Récemment, le site humoristique Le Gorafi titrait l’un de ses articles « Un homme affirme avoir changé d’avis après un débat sur Facebook ». Il est vrai que le débat n’y est souvent qu’un défouloir. De là vient la première critique : Facebook n’est, tout compte fait, qu’un outil et il peut servir à propager les pires rumeurs ou les théories du complot les plus navrantes ; il ne s’y construit que peu de débats « dialectiques », c’est-à-dire d’échanges qui permettent de révéler une forme de vérité consensuelle. 

Pour l’instant, ces réseaux sociaux présentent une nature fortement autistique : en structurant notre engagement, en le limitant à des interfaces qui, à l’échelle des capacités de perception humaine, restent rudimentaires, ils obèrent une part significative des influx issus de la confrontation avec le « réel », ou ce qu’il est convenu d’appeler ainsi.

Mais, au-delà même des interactions entre humains, il faut d’abord nous interroger sur les algorithmes dont nous sommes le jeu. Ne nous méprenons pas : en interagissant avec des machines douées de pouvoirs dialectiques, comme c’est désormais le cas, l’humanité entre dans sa troisième phase anthropologique. 

Il y a eu d’abord l’homme préhistorique : un être d’émotions, façonné par un « cosmos » – la nature, le cycle des saisons… Son langage, et donc sa capacité à concevoir le monde, paraissent bien faibles au regard de leur développement ultérieur. Ensuite, justement, est venu Sumer : la Mésopotamie antique inventa la Cité, la civilisation telle que nous la connaissons, avec la normalisation du langage, l’émergence des codes religieux et des lois, l’apparition des techniques agricoles. Avec aussi des environnements normatifs en grand nombre – des contraintes, donc, permettant de vivre ensemble de façon pragmatique, de délier le potentiel prométhéen de l’Homme, lié principalement à sa capacité analytique. 

Six mille ans plus tard, Facebook, en donnant une large part aux interactions algorithmiques – par exemple, en choisissant ce que nous pouvons observer sur notre « mur », ou page principale – soumet, à un stade sensiblement supérieur, l’humanité à de nouvelles normes. Facebook et ses équivalents modèlent notre vision du monde, beaucoup plus que nous ne le pensons. En analysant les messages que nous apprécions et en favorisant, à l’aide de ces analyses, l’apparition sur notre mur de messages susceptibles de nous plaire, ces réseaux concentrent notre attention sur nos centres d’intérêt et alimentent nos passions.

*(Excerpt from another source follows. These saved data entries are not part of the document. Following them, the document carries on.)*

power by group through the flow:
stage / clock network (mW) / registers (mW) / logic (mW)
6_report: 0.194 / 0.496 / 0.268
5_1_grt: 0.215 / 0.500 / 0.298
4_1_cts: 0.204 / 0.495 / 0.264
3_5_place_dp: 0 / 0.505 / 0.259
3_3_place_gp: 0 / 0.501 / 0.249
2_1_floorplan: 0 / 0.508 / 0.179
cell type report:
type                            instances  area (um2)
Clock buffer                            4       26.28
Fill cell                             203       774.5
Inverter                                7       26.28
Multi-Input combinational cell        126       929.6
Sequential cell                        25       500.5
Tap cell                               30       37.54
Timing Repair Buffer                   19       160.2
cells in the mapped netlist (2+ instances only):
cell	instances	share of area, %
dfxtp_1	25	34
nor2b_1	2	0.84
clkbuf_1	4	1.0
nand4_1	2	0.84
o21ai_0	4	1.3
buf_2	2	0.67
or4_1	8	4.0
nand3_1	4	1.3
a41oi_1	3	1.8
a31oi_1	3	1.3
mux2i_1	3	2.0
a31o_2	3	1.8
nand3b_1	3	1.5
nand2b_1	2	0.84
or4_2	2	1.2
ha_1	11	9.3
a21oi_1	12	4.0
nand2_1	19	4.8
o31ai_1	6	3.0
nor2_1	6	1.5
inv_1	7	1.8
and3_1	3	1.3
$ cat src/rtl/dmem_bus_bridge.sv
// Data-side load/store bridge: turns the core's combinational memory access into a
// req/ack bus transaction and stalls the core. Optional bus timeout under DMEM_TIMEOUT_EN.
module dmem_bus_bridge #(
    parameter int unsigned N              = 32,
    parameter int unsigned TIMEOUT_CYCLES = 16
) (
    input  logic         clk,
    input  logic         reset,
    input  logic [N-1:0] address,
    input  logic [N-1:0] wr_data,
    input  logic         mem_read,
    input  logic         mem_write,
    input  logic [2:0]   fn3,
    output logic [N-1:0] rd_data,
    output logic         stall,
    output logic         access_err,
    output logic         bus_err,
    output logic         bus_req,
    output logic         bus_we,
    output logic [N-1:0] bus_addr,
    output logic [3:0]   bus_be,
    output logic [N-1:0] bus_wdata,
    input  logic         bus_ack,
    input  logic [N-1:0] bus_rdata
);

    typedef enum logic [1:0] {
        IDLE = 2'd0,
        REQ  = 2'd1,
        DONE = 2'd2
    } state_t;

    state_t      state;
    logic [2:0]  fn3_q;
    logic [1:0]  off_q;

    logic        acc;
    logic        is_store;
    logic        fn3_ok;
    logic        align_ok;
    logic        bad;
    logic [3:0]  be_c;
    logic [N-1:0] wdata_c;

`ifdef DMEM_TIMEOUT_EN
    localparam int unsigned CNT_W = $clog2(TIMEOUT_CYCLES + 1);
    logic [CNT_W-1:0] to_cnt;
`else
    logic unused_cfg;
    assign unused_cfg = (TIMEOUT_CYCLES != 0);
    assign bus_err    = 1'b0;
`endif

    // Access decode: legality, alignment, lane enables and replicated store data
    always_comb begin
        acc      = mem_read | mem_write;
        is_store = mem_write & ~mem_read;
        fn3_ok   = 1'b0;
        align_ok = 1'b1;
        be_c     = 4'b1111;
        wdata_c  = wr_data;

        case (fn3)
            3'b000, 3'b001, 3'b010: fn3_ok = 1'b1;
            3'b100, 3'b101:         fn3_ok = ~is_store;
            default:                fn3_ok = 1'b0;
        endcase

        case (fn3[1:0])
            2'b00: begin
                be_c    = 4'b0001 << address[1:0];
                wdata_c = {4{wr_data[7:0]}};
            end
            2'b01: begin
                align_ok = ~address[0];
                be_c     = address[1] ? 4'b1100 : 4'b0011;
                wdata_c  = {2{wr_data[15:0]}};
            end
            2'b10: begin
                align_ok = (address[1:0] == 2'b00);
            end
            default: begin
                align_ok = 1'b1;
            end
        endcase

        bad = acc & (~fn3_ok | ~align_ok);
    end

    // Core is held during the request cycle and every REQ cycle; released in DONE
    assign stall = (state == REQ) | ((state == IDLE) & acc & ~bad);

    // Pick the addressed byte/half from the returned word and extend it
    function automatic logic [N-1:0] load_ext(input logic [2:0] f,
                                              input logic [1:0] off,
                                              input logic [N-1:0] data);
        logic [N-1:0] sh;
        sh = data >> {off, 3'b000};
        case (f)
            3'b000:  load_ext = {{(N-8){sh[7]}}, sh[7:0]};
            3'b001:  load_ext = {{(N-16){sh[15]}}, sh[15:0]};
            3'b100:  load_ext = {{(N-8){1'b0}}, sh[7:0]};
            3'b101:  load_ext = {{(N-16){1'b0}}, sh[15:0]};
            default: load_ext = sh;
        endcase
    endfunction

    always_ff @(posedge clk) begin
        if (reset) begin
            state      <= IDLE;
            fn3_q      <= 3'b000;
            off_q      <= 2'b00;
            rd_data    <= '0;
            access_err <= 1'b0;
            bus_req    <= 1'b0;
            bus_we     <= 1'b0;
            bus_addr   <= '0;
            bus_be     <= 4'b0000;
            bus_wdata  <= '0;
`ifdef DMEM_TIMEOUT_EN
            bus_err    <= 1'b0;
            to_cnt     <= '0;
`endif
        end else begin
            access_err <= 1'b0;
`ifdef DMEM_TIMEOUT_EN
            bus_err    <= 1'b0;
`endif
            case (state)
                IDLE: begin
                    if (acc && !bad) begin
                        bus_addr  <= {address[N-1:2], 2'b00};
                        bus_we    <= is_store;
                        bus_be    <= be_c;
                        bus_wdata <= wdata_c;
                        fn3_q     <= fn3;
                        off_q     <= address[1:0];
                        bus_req   <= 1'b1;
                        state     <= REQ;
                    end else if (acc) begin
                        access_err <= 1'b1;
                        rd_data    <= '0;
                    end
                end
                REQ: begin
                    if (bus_ack) begin
                        rd_data <= bus_we ? '0 : load_ext(fn3_q, off_q, bus_rdata);
                        bus_req <= 1'b0;
                        state   <= DONE;
`ifdef DMEM_TIMEOUT_EN
                        to_cnt  <= '0;
`endif
                    end
`ifdef DMEM_TIMEOUT_EN
                    else if (to_cnt == CNT_W'(TIMEOUT_CYCLES - 1)) begin
                        rd_data <= '0;
                        bus_err <= 1'b1;
                        bus_req <= 1'b0;
                        to_cnt  <= '0;
                        state   <= DONE;
                    end else begin
                        to_cnt <= to_cnt + CNT_W'(1);
                    end
`endif
                end
                // Core advances here; the still-asserted request is not re-issued
                DONE: state <= IDLE;
                default: state <= IDLE;
            endcase
        end
    end

endmodule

Ils normalisent nos interactions avec les likes, les commentaires, les partages…

De l’immense diversité qui la caractérisait, de la part poétique et subconsciente que l’humanité exprimait dans l’art comme dans la guerre, il risque de ne rester bientôt que des ersatz produits par une humanité hybridée avec des algorithmes, avant même l’avènement de l’humain augmenté promis par les technologies transhumanistes. Cette humanité, par-delà la télévision, aura passé des milliers d’heures à s’essayer à la « loi du sucre » : une boucle de rétroaction dont l’objet est de récompenser l’utilisateur le plus vite possible en créant des stimuli agréables et en cherchant à lui éviter toute situation d’inconfort. Une loi reposant sur un mixte d’interactions sociales dégradées et d’algorithmes. 

Bien sûr, il serait injuste d’instruire uniquement à charge le procès de Facebook (et de l’ensemble des réseaux sociaux). Ceux-ci nous ouvrent un champ d’opportunités inégalé. On découvre ici une jeune femme qui s’est épanouie après avoir rencontré un groupe de danseurs de salsa ; là, un passionné d’apiculture qui a perfectionné ses techniques grâce au réseau ; ailleurs encore, quelqu’un qui a trouvé sa moitié ; et ainsi de suite. Car, il faut le rappeler, ces technologies ont le pouvoir de nous « augmenter », de créer des opportunités économiques, de nous faire vivre en meilleure santé… tout cela, en multipliant les interactions pertinentes. 

Mais si ces opportunités sont remarquables, et si l’adoption de ces réseaux est aussi inéluctable que l’est la révolution digitale, il ne faut pas oublier combien le transhumanisme, qu’il soit numérique, algorithmique ou biotechnologique, nous éloigne de ce que nous étions naguère, en nous privant d’une part –  sans doute plus grande que nous ne pouvons l’imaginer – de notre nature émotionnelle et sensible.